The Soft Pink Truth: Why Do the Heathen Rage?

Music Reviews
The Soft Pink Truth: Why Do the Heathen Rage?

Most music fans often have to wrestle with the fact that some of the artists they adore have the worst morals. This crosses all genre boundaries, but the place where that dichotomy can be most deeply felt is with metal. The heaviest and darkest strains of the music can often carry with it some pretty awful ideals. Just ask any slightly liberal fan of Burzum how they feel about the ambient metal project’s mastermind Varg Vikernes’ homophobic, anti-Semitic stance and watch them cringe as they try to justify why it’s okay to still like his music.

This is something that Drew Daniel, one-half of the experimental electronic group Matmos and the man behind The Soft Pink Truth, has mulling over for some time. (He wrote an essay not too long ago entitled “Confessions of a Former Burzum T-Shirt Wearer.”) As much as he enjoys slapping on a trucker’s cap and a sleeveless jean jacket and hanging at Maryland Deathfest (which he did very recently), he does so knowing that many of his favorite acts might view Daniel’s homosexuality as, at best, a problem; at worst, an abomination.
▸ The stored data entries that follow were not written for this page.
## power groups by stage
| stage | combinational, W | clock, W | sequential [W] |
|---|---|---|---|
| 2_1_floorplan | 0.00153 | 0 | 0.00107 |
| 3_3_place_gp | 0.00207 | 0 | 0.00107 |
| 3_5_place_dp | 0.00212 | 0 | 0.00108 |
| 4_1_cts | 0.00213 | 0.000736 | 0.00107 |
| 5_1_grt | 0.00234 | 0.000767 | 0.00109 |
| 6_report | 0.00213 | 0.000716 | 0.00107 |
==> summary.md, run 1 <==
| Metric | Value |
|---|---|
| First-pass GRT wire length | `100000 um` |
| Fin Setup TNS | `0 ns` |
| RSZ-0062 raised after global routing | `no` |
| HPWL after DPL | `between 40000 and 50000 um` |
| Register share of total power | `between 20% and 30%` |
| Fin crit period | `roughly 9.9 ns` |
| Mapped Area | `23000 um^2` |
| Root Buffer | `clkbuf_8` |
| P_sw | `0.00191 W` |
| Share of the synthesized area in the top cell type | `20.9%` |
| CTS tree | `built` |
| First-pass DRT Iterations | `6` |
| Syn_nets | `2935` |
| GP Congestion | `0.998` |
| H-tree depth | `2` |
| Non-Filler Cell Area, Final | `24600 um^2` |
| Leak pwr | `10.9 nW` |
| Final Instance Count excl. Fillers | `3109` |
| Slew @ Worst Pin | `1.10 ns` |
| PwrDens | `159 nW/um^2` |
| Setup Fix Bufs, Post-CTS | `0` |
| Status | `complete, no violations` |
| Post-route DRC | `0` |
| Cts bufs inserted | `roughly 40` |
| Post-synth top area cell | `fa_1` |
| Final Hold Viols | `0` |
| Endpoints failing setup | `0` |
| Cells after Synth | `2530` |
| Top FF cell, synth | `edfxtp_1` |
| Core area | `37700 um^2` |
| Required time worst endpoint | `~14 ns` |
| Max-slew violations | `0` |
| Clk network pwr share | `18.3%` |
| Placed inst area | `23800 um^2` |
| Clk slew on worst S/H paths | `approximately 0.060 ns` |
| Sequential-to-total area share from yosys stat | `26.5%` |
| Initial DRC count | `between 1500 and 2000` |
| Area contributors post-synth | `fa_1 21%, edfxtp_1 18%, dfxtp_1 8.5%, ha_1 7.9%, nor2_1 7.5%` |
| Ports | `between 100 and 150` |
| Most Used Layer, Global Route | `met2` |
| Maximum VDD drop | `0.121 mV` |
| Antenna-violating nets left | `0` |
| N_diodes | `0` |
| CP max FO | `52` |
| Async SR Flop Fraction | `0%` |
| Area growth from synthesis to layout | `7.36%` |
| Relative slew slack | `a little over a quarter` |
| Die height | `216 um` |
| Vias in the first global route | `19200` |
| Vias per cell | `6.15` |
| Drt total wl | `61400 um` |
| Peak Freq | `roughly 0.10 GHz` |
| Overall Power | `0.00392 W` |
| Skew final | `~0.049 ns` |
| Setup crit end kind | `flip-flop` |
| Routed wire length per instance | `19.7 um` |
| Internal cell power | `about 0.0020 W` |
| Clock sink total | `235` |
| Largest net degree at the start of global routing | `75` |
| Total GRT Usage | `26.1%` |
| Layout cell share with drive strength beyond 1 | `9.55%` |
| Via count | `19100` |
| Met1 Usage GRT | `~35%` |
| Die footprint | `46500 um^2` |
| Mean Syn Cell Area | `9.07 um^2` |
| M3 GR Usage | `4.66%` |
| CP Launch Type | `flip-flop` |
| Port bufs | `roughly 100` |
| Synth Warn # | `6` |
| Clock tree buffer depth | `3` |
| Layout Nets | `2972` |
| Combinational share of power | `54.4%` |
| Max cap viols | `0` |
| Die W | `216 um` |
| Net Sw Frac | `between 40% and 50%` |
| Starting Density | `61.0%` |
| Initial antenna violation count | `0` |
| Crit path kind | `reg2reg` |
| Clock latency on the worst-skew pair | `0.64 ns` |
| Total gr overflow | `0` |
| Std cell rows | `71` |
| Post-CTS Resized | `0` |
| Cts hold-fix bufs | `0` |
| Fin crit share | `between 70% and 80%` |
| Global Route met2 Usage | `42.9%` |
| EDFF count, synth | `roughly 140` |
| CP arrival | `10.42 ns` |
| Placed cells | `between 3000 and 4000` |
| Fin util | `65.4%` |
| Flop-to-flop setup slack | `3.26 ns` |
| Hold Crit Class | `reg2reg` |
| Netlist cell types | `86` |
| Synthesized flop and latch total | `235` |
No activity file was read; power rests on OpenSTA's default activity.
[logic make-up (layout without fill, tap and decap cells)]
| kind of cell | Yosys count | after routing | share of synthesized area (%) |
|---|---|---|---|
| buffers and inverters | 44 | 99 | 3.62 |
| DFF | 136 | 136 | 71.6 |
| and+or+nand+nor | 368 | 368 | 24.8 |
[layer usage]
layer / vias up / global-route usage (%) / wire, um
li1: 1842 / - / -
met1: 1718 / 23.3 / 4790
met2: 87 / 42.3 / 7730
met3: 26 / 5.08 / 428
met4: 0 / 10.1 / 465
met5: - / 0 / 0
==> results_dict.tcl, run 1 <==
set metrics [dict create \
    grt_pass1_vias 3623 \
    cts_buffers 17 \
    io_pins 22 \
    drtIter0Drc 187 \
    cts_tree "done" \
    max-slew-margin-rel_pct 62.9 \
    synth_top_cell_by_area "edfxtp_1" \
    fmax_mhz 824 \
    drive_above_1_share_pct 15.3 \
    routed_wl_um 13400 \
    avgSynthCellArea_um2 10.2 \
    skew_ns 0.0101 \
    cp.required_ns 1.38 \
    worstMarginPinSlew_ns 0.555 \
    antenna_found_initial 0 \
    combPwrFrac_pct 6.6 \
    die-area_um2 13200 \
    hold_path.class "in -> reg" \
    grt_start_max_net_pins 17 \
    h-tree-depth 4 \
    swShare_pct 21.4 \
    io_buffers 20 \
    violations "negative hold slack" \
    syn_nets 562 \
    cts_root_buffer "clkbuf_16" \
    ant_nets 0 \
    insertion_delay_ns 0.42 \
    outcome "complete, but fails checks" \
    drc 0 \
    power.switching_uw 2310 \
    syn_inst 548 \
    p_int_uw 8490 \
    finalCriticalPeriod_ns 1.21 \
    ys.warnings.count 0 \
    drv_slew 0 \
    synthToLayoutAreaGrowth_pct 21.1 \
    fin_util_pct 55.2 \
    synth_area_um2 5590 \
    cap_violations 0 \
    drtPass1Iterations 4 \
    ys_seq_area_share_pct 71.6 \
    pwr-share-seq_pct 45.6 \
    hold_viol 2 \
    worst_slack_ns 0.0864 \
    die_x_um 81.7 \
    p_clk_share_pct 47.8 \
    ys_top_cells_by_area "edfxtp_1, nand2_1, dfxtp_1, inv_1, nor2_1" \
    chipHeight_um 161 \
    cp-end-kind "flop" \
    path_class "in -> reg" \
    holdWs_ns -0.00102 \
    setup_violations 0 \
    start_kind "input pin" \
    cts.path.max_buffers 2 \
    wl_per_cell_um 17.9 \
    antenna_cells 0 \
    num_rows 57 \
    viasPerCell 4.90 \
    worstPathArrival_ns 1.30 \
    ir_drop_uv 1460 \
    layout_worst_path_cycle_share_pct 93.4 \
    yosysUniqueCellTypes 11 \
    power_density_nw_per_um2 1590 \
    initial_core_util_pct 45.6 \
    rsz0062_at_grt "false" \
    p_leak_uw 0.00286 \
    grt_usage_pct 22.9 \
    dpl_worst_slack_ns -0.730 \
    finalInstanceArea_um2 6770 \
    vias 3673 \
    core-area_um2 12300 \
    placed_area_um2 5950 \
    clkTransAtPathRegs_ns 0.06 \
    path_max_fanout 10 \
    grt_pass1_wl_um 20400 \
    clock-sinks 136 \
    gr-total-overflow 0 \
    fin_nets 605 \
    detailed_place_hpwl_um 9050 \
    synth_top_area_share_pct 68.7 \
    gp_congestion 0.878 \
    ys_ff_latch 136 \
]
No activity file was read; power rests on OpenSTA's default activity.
But just as almost all Matmos records are created from a core concept, so too is his solo work. So, what better way to explore this musical and cognitive dissonance than to take some of the most egregious examples of black metal’s extremist stances on sex, sexuality and life and render them as electro, house and disco tunes? Or as Daniel says in the press notes for Why Do The Heathen Rage?, “this record celebrates black metal and offers queer critique/mockery/profanation of its ideological morass in equal measure.”

The results of these experiments can be on the nose, like doing a gender switch on Brazilian extreme metal act Sarcofago and having its misogynistic lyrics to “Ready To Fuck” (sample lyric: “Standup to see my penetrator hammer”) sung in a diva-like fashion by Wye Oak’s Jenn Wasner. Others take a little bit of unpacking. You would have to know how the proto-industrial beat that Daniel applies to Beherit’s “Sadomatic Rites” is a flag for the S&M crowd, which in turn puts the song’s torrent of debauchery (“Pleasures so sweet/city of hell…sodomites and blasphemers”) in a much different light.
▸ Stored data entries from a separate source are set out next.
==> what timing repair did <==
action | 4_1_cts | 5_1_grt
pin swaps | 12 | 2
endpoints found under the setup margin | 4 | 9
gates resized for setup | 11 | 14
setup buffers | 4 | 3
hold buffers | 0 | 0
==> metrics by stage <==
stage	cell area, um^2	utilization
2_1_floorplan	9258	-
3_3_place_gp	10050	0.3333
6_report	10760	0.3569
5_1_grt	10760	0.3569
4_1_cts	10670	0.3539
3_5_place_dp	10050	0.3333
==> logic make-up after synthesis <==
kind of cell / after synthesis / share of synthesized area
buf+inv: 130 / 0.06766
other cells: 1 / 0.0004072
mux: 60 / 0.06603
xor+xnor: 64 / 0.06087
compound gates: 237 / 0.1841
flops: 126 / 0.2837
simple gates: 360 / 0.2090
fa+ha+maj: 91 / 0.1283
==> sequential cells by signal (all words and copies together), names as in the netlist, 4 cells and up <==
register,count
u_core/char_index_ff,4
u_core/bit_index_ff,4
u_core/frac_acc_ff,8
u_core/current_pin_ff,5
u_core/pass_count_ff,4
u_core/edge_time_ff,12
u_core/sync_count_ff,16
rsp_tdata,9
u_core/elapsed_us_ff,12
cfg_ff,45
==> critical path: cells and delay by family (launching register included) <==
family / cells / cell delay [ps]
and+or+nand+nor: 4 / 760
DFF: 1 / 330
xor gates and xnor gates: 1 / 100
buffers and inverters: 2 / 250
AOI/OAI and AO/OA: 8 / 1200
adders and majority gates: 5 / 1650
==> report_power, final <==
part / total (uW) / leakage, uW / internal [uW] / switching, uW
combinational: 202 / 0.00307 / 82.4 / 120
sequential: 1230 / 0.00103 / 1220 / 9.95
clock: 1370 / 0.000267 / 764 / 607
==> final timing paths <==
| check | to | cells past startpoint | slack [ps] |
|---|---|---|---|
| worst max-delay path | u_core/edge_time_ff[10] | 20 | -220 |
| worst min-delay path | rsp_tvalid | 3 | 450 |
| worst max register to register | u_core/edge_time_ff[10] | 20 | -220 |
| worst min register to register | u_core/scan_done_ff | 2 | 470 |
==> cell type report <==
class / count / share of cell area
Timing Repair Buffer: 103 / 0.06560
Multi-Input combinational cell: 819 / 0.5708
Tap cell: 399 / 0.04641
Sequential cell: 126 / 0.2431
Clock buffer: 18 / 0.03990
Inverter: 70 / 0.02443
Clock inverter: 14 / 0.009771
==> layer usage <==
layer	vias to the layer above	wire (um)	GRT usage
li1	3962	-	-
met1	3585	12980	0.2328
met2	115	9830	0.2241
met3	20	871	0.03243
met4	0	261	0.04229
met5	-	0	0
And as with most of Matmos’ work and the last Soft Pink Truth effort, an album of punk covers released a decade ago, this whole effort is cut through with a rueful sense of humor. He playfully mocks the deathly serious tone of most metal LPs’ opening tracks with “Invocation for Strength,” which features him and Antony Hegarty reading a poem taken from Witchcraft and the Gay Counterculture intercut with some graphic gay porn samples.

It will be interesting to see how metal fans react to something like this. Will they see the humor in Darkthrone’s sludgy and troublesome “Beholding the Throne of Might” becoming a giddy ‘90s-era electro pop tune, or how Daniel makes drum ‘n’ bass mincemeat of Hellhammer’s thrash metal anthem “Maniac”? My guess would be no. But hopefully there will be some folks open-minded enough to slide on some corpse paint, grab a glowstick and explore this gray area with The Soft Pink Truth.